- EXERCISE PROMPT:
Line by line, please look for the word "constraint" in the following records, then copy each line you find it in.

Stored items
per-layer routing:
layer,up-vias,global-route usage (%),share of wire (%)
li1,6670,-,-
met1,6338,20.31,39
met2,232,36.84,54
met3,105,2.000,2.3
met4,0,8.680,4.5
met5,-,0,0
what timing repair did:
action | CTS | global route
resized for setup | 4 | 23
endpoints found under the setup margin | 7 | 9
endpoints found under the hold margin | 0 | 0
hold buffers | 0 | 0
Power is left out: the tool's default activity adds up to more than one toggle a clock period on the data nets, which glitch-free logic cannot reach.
==> src/rtl/core/wrdm_pkg.sv <==
package wrdm_pkg;

	// defaults for the top level parameters
	localparam int MAX_WINDOW_DEF   = 2048;
	localparam int DB_FRAC_BITS_DEF = 4;

	// fixed field widths
	localparam int SAMPLE_W  = 16;
	localparam int LEVEL_W   = 12;
	localparam int ROW_W     = 6;
	localparam int WLEN_W    = 12;
	localparam int THR_W     = 12;
	localparam int CFG_IDX_W = 2;
	localparam int CFG_W     = 12;

	// log2 arithmetic: Q30 mantissa in 31 bits, 16 fraction bits
	localparam int MANT_W   = 31;
	localparam int LOG_FRAC = 16;
	localparam int NE_W     = 4;
	localparam int LN_W     = NE_W + LOG_FRAC;

	// 10*log10(2) in Q28
	localparam logic [31:0] TEN_LOG2_Q28 = 32'd808071242;

	// x/5 == (x*52429) >> 18 for x below 2^15
	localparam logic [15:0] RECIP5       = 16'd52429;
	localparam int          RECIP5_SHIFT = 18;

	// result queue
	localparam int FIFO_DEPTH = 32;

	typedef enum logic [CFG_IDX_W-1:0] {
		CFG_WINDOW_LENGTH  = 2'd0,
		CFG_LOUD_THRESHOLD = 2'd1,
		CFG_BAR_BASE_ROW   = 2'd2
	} cfg_index_t;

	typedef struct packed {
		logic [LEVEL_W-1:0] level_db;
		logic               loud;
		logic [ROW_W-1:0]   bar_top;
		logic               silent;
	} result_t;

	// one squaring step of the log2 fraction: {next bit, next mantissa}
	function automatic logic [MANT_W:0] sq_step(input logic [MANT_W-1:0] m);
		logic [2*MANT_W-1:0] p;
		logic [MANT_W:0]     t;
		p = {{MANT_W{1'b0}}, m} * {{MANT_W{1'b0}}, m};
		t = p[2*MANT_W-1:MANT_W-1];
		if (t[MANT_W]) begin
			return {1'b1, t[MANT_W:1]};
		end else begin
			return {1'b0, t[MANT_W-1:0]};
		end
	endfunction

endpackage

==> src/rtl/core/wrdm_log2_iter.sv <==
module wrdm_log2_iter import wrdm_pkg::*; (
	input  logic              clk,
	input  logic              arst_n,
	input  logic              start,
	input  logic [WLEN_W-1:0] n,
	output logic              busy,
	output logic [LN_W-1:0]   l2n
);

	localparam int STEP_W = $clog2(LOG_FRAC);
	localparam int SH_W   = $clog2(MANT_W);

	logic                start_q, run_q;
	logic [STEP_W-1:0]   step_q;
	logic [NE_W-1:0]     e, e_q;
	logic [SH_W-1:0]     shamt;
	logic [MANT_W-1:0]   norm, m_q;
	logic [LOG_FRAC-1:0] frac_q;
	logic [MANT_W:0]     step;

	always_comb begin
		e = '0;
		for (int i = 0; i < WLEN_W; i++) begin
			if (n[i]) begin
				e = NE_W'(i);
			end
		end
	end

	assign shamt = SH_W'(MANT_W - 1) - SH_W'(e);
	assign norm  = MANT_W'(n) << shamt;
	assign step  = sq_step(m_q);

	// start_q comes up out of reset so the reset length gets its log too
	always_ff @(posedge clk or negedge arst_n) begin
		if (!arst_n) begin
			start_q <= 1'b1;
			run_q   <= 1'b0;
			step_q  <= '0;
		end else begin
			start_q <= start;
			if (start_q) begin
				run_q  <= 1'b1;
				step_q <= '0;
			end else if (run_q) begin
				step_q <= step_q + 1'b1;
				if (step_q == STEP_W'(LOG_FRAC - 1)) begin
					run_q <= 1'b0;
				end
			end
		end
	end

	always_ff @(posedge clk) begin
		if (start_q) begin
			m_q    <= norm;
			e_q    <= e;
			frac_q <= '0;
		end else if (run_q) begin
			m_q    <= step[MANT_W-1:0];
			frac_q <= {frac_q[LOG_FRAC-2:0], step[MANT_W]};
		end
	end

	assign busy = start_q | run_q;
	assign l2n  = {e_q, frac_q};

endmodule

==> config.mk <==
export PLATFORM = sky130hd
export DESIGN_NAME = wrdm_log2_iter
export DESIGN_NICKNAME = d
export VERILOG_FILES = /design/src/rtl/core/wrdm_pkg.sv /design/src/rtl/core/wrdm_log2_iter.sv
export SDC_FILE = /design/constraint.sdc
export NUM_CORES = 2
export LEC_CHECK = 0
export BUFFER_PORTS_ARGS = -buffer_cell sky130_fd_sc_hd__buf_4
export CORE_ASPECT_RATIO = 1.25
export CORE_MARGIN = 4
export CORE_UTILIZATION = 65
export DETAILED_ROUTE_END_ITERATION = 16
export HOLD_SLACK_MARGIN = 0.15
export PLACE_DENSITY = 0.82
export SYNTH_ARGS = -nofsm -noshare
export SYNTH_HDL_FRONTEND = slang
export SYNTH_SLANG_ARGS = --single-unit
==> constraint.sdc <==
create_clock -name clk -period 10.29 [get_ports clk]
set_input_delay 2.058 -clock clk [delete_from_list [all_inputs] [get_ports clk]]
set_output_delay 2.058 -clock clk [all_outputs]
set_load 0.1 [all_outputs]
== Word level (Yosys, flattened, before mapping) ==
Index checks and enable logic that the tools add are counted.
Word-level totals
  bits in registers: 57
  latch bits: 0
  memory bits (writable): 0
  ROM bits: 0
  output and inout port bits: 21
  word-level logic and storage cells: 32
  memories: 0
Cells by class
  $add $sub $neg: 2
  multiply operators: 1
  div/mod/pow operators: 0
  magnitude comparators: 0
  equal/unequal tests: 1
  shift-type cells: 1
  mux-type cells: 19
  bitwise gates (word level): 1
  reductions and logical operators: 1
Operators by type and width (number)
  $mul 31x31->62: 1
  $mux 31: 2
  $mux 4: 11
  $mux 32: 1
  $shl 12x5->31: 1
  $sub 5x4->5 const A: 1
  $add 4x1->4 const B: 1
  $eq 4x4->1 const B: 1
  $mux 1: 4
  $mux 2: 1
  $reduce_bool 2->1: 1
  $or 1x1->1: 1

== Depth between registers and ports, before layout ==
  depth after elaboration: 14
  depth in mapped cells: 30
  mapped depth without buffers: 27

== Worst setup path before layout ==
No wires, ideal clock.
  path kind: register -> register
  start point: reg m_q[18]
  end point: reg m_q[28] (data pin)
  arrival: 7.316 ns
  data required time: 10.029 ns
  setup slack: 2.714 ns
  stages on the path, launching flop included: 28
  buffers on the path: 3
  cells stage by stage: edfxtp_1 -> clkbuf_1 -> clkbuf_1 -> nand2_1 -> fa_1 -> inv_1 -> fa_1 -> inv_1 -> fa_1 -> fa_1 -> inv_1 -> fa_1 -> fa_1 -> fa_1 -> inv_1 -> fa_1 -> inv_1 -> ha_1 -> clkbuf_1 -> nand4_1 -> nand3b_1 -> a311o_1 -> nand3_2 -> o31a_4 -> a21oi_4 -> xnor2_2 -> nor2_2 -> a221o_1
Between the ends
  word-level cells in the longest chain between the ends: 4
Ends and longest elaborated chain
  from (decl): RTL line wrdm_log2_iter.sv:17  | logic [MANT_W-1:0] norm, m_q;
  from (signal assigned): RTL line wrdm_log2_iter.sv:56  | m_q <= norm;
  from (signal assigned): RTL line wrdm_log2_iter.sv:60  | m_q <= step[MANT_W-1:0];
  $mul 31x31->62: RTL line wrdm_pkg.sv:49  | p = {{MANT_W{1'b0}}, m} * {{MANT_W{1'b0}}, m};
  $mux 32: RTL line wrdm_pkg.sv:51  | if (t[MANT_W]) begin
  $mux 31: RTL line wrdm_log2_iter.sv:59  | end else if (run_q) begin
  $mux 31: RTL line wrdm_log2_iter.sv:55  | if (start_q) begin
Every way passes these cells. The select of a mux whose other input is x is not followed.
A chain may end at the register's enable or synchronous reset.

== Worst setup path after layout ==
  start point: reg m_q[21]
  end point: reg m_q[9] (data pin)
The elaborated chain is that of the path after synthesis.

==> load_flow_metrics.sql <==
INSERT INTO impl_metrics (metric_group, metric, value, unit) VALUES
('run_status', 'status', 'complete, no violations', ''),
('setup_path', 'crit_path_start_kind', 'flip-flop', ''),
('min_path', 'holdCritStartpoint', 'frac_q[0]', ''),
('sta', 'final-hold-violation-count', '0', ''),
('sta', 'fin_tns_setup', '0', 'ps'),
('sta', 'fin_skew', '6.42', 'ps'),
('drt', 'drt_iter0_markers', '1509', ''),
('floorplan', 'floorplan.die_area', '49600', 'sq um'),
('yosys', 'yosys-top-cells-area', 'sky130_fd_sc_hd__fa_1, sky130_fd_sc_hd__inv_1, sky130_fd_sc_hd__ha_1', ''),
('clock_network', 'tritoncts_clock_tree', 'done', ''),
('setup_path', 'cp.buffers_inverters', '4', ''),
('floorplan', 'floorplan.io_pins', '36', ''),
('clock_network', 'clk_latency', '320', 'ps'),
('yosys', 'synth_edf_count', '35', ''),
('clock_network', 'clk_pin_slew', '50', 'ps'),
('drt', 'drcViolationCount', '0', ''),
('setup_path', 'critical_r2r_launch', 'm_q[21]', ''),
('finish', 'design_area', '31100', 'sq um'),
('yosys', 'async_reset_ff_share', '10.5', '%'),
('finish', 'syn_to_final_growth', '3.67', '%'),
('drt', 'drt_wl_total', '78.7', 'mm'),
('setup_path', 'reg2reg_slack', '960', 'ps'),
('setup_path', 'criticalPathCategory', 'reg -> reg', ''),
('placement', 'dpl_cell_area', '30800', 'sq um'),
('grt', 'grt_pass1_wl', '128', 'mm'),
('setup_path', 'critical_path.most_common_cell', 'sky130_fd_sc_hd__fa_1', ''),
('yosys', 'syn-mean-instance-area', '9.32', 'sq um'),
('clock_network', 'postCtsHoldBufs', '0', ''),
('drt', 'wire_per_inst', '20.9', 'um'),
('sta', 'setup-violations-final', '0', ''),
('yosys', 'synth_top_area_cell', 'sky130_fd_sc_hd__fa_1', ''),
('floorplan', 'placementRows', '87', ''),
('floorplan', 'chipHeight', '248', 'um'),
('finish', 'post-route-util', '68.5', '%'),
('finish', 'drive_above_1_share', '3.74', '%'),
('setup_path', 'r2r.worst_path.cells', '24', ''),
('drt', 'drt-vias-per-instance', '5.84', ''),
('yosys', 'synthDistinctLibCells', '75', ''),
('sta', 'fin_crit_sh', '90.7', '%'),
('setup_path', 'cp_slowest_cell', 'sky130_fd_sc_hd__edfxtp_1', ''),
('sta', 'final_max_slew_viol_count', '0', ''),
('setup_path', 'timing.critical_path.cells', 'buf_4 -> and2_1 -> fa_1 -> fa_1 -> fa_1 -> inv_1 -> fa_1 -> inv_1 -> fa_1 -> fa_1 -> fa_1 -> fa_1 -> ha_1 -> a21o_1 -> a21oi_1 -> o211ai_1 -> a21oi_1 -> nand3_2 -> o31a_4 -> a21oi_4 -> xor2_2 -> buf_4 -> mux2i_1 -> nor2_1', ''),
('floorplan', 'die_x', '200', 'um'),
('yosys', 'syn-instance-count', '3217', ''),
('finish', 'layout_commonest_cell', 'sky130_fd_sc_hd__inv_1', ''),
('grt', 'global_route.overflow_total', '0', ''),
('sta', 'rsz0062_at_grt', 'false', ''),
('setup_path', 'critPathArrivalTime', '9370', 'ps'),
('sta', 'hold-worst-slack', '502', 'ps'),
('clock_network', 'post-cts-setup-buffer-count', '0', ''),
('grt', 'grt_antenna_before_repair', '1', ''),
('sta', 'max_slew_margin', '8.18', '%'),
('clock_network', 'cts.sinks', '57', ''),
('yosys', 'synth_ff_type', 'sky130_fd_sc_hd__edfxtp_1', ''),
('setup_path', 'slowest_delay', '1270', 'ps'),
('min_path', 'count_of_cells_along_the_worst_hold_path', '2', ''),
('sta', 'timing.fmax', '0.107', 'GHz'),
('sta', 'shortest_clock_period_the_worst_path_allows_after_layout', '9330', 'ps'),
('drt', 'postRouteAntennaNets', '0', ''),
('setup_path', 'cp-end-kind', 'flip-flop', ''),
('setup_path', 'critical_path_required', '10320', 'ps'),
('yosys', 'synth_seq_area_share', '5.08', '%'),
('finish', 'layout.cells.most_common_list', 'sky130_fd_sc_hd__inv_1, sky130_fd_sc_hd__fa_1, sky130_fd_sc_hd__nand2_1', ''),
('floorplan', 'initial_standard_cell_utilization_of_the_core', '66.0', '%'),
('clock_network', 'cell_chosen_for_the_clock_root', 'sky130_fd_sc_hd__clkbuf_16', ''),
('yosys', 'synth-warning-count', '0', ''),
('yosys', 'synth_top_area_share', '49.9', '%'),
('floorplan', 'design.core.area', '45400', 'sq um'),
('yosys', 'synth_seq_cells', '57', ''),
('clock_network', 'cts.repair.resized', '0', ''),
('sta', 'tightest_slew', '1380', 'ps');
## final cells by class
type	count	area [sq um]
timing repair buffer	74	556
multi-input combinational	2110	24500
fill	3403	14300
inverter	922	3460
clock inverter	3	17.5
sequential	57	1520
antenna	3	7.51
tap	578	723
clock buffer	13	292
## stage by stage
step	setup slack (ps)	std cells
2_1_floorplan	2710	3217
4_1_cts	1220	3757
3_3_place_gp	1480	3741
6_report	955	3760
5_1_grt	636	3757
3_5_place_dp	1160	3741
## synthesized netlist by cell type, types with 26 or more instances
master	n
sky130_fd_sc_hd__inv_1	920
sky130_fd_sc_hd__fa_1	747
sky130_fd_sc_hd__nand2_1	323
sky130_fd_sc_hd__ha_1	269
sky130_fd_sc_hd__and2_1	186
sky130_fd_sc_hd__clkbuf_1	116
sky130_fd_sc_hd__nor2_1	112
sky130_fd_sc_hd__a21oi_1	95
sky130_fd_sc_hd__mux2i_1	42
sky130_fd_sc_hd__o21ai_0	36
sky130_fd_sc_hd__edfxtp_1	35
sky130_fd_sc_hd__xnor2_1	33
sky130_fd_sc_hd__a21o_1	30
sky130_fd_sc_hd__nand4_1	26
## per-layer routing
| metal | vias up | part of all wire (%) | GRT usage [%] |
|---|---|---|---|
| li1 | 9395 | - | - |
| met1 | 11000 | 32 | 36.2 |
| met2 | 1066 | 52 | 60.1 |
| met3 | 457 | 7.2 | 5.25 |
| met4 | 0 | 8.7 | 22.0 |
| met5 | - | 0 | 0 |
## flip-flops by register name (all words and copies together) (netlist names)
| name | count |
|---|---|
| start_q | 1 |
| run_q | 1 |
| e_q | 4 |
| frac_q | 16 |
| step_q | 4 |
| m_q | 31 |
## worst min-delay path, delay by kind of cell (launching register included)
family | cells | cell delay [ps]
flip-flops | 1 | 330
AND/OR/NAND/NOR | 1 | 70
AO/OA/AOI/OAI | 1 | 60
## how the worst max path moves through the flow
stage	end	slack, ps	cells after the start
floorplan	m_q[28]	2710	27
global placement	m_q[13]	1480	25
detailed placement	m_q[9]	1160	24
CTS	m_q[9]	1220	24
global route	m_q[0]	640	24
finish	m_q[9]	960	24
## kinds of logic after synthesis
family	synth area share [%]
muxes	1.48
and+or+nand+nor	11.7
xor gates and xnor gates	1.80
DFF	5.08
AOI/OAI and AO/OA	5.65
buffers and inverters	13.2
adders and majority gates	61.1
Power is not shown: default switching activity piles up to over one toggle a cycle in this logic, so the estimate is an artifact.
File: src/rtl/core/wrdm_pkg.sv
package wrdm_pkg;

	// defaults for the top level parameters
	localparam int MAX_WINDOW_DEF   = 2048;
	localparam int DB_FRAC_BITS_DEF = 4;

	// fixed field widths
	localparam int SAMPLE_W  = 16;
	localparam int LEVEL_W   = 12;
	localparam int ROW_W     = 6;
	localparam int WLEN_W    = 12;
	localparam int THR_W     = 12;
	localparam int CFG_IDX_W = 2;
	localparam int CFG_W     = 12;

	// log2 arithmetic: Q30 mantissa in 31 bits, 16 fraction bits
	localparam int MANT_W   = 31;
	localparam int LOG_FRAC = 16;
	localparam int NE_W     = 4;
	localparam int LN_W     = NE_W + LOG_FRAC;

	// 10*log10(2) in Q28
	localparam logic [31:0] TEN_LOG2_Q28 = 32'd808071242;

	// x/5 == (x*52429) >> 18 for x below 2^15
	localparam logic [15:0] RECIP5       = 16'd52429;
	localparam int          RECIP5_SHIFT = 18;

	// result queue
	localparam int FIFO_DEPTH = 32;

	typedef enum logic [CFG_IDX_W-1:0] {
		CFG_WINDOW_LENGTH  = 2'd0,
		CFG_LOUD_THRESHOLD = 2'd1,
		CFG_BAR_BASE_ROW   = 2'd2
	} cfg_index_t;

	typedef struct packed {
		logic [LEVEL_W-1:0] level_db;
		logic               loud;
		logic [ROW_W-1:0]   bar_top;
		logic               silent;
	} result_t;

	// one squaring step of the log2 fraction: {next bit, next mantissa}
	function automatic logic [MANT_W:0] sq_step(input logic [MANT_W-1:0] m);
		logic [2*MANT_W-1:0] p;
		logic [MANT_W:0]     t;
		p = {{MANT_W{1'b0}}, m} * {{MANT_W{1'b0}}, m};
		t = p[2*MANT_W-1:MANT_W-1];
		if (t[MANT_W]) begin
			return {1'b1, t[MANT_W:1]};
		end else begin
			return {1'b0, t[MANT_W-1:0]};
		end
	endfunction

endpackage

- EXERCISE RESPONSE:
export SDC_FILE = /design/constraint.sdc
==> constraint.sdc <==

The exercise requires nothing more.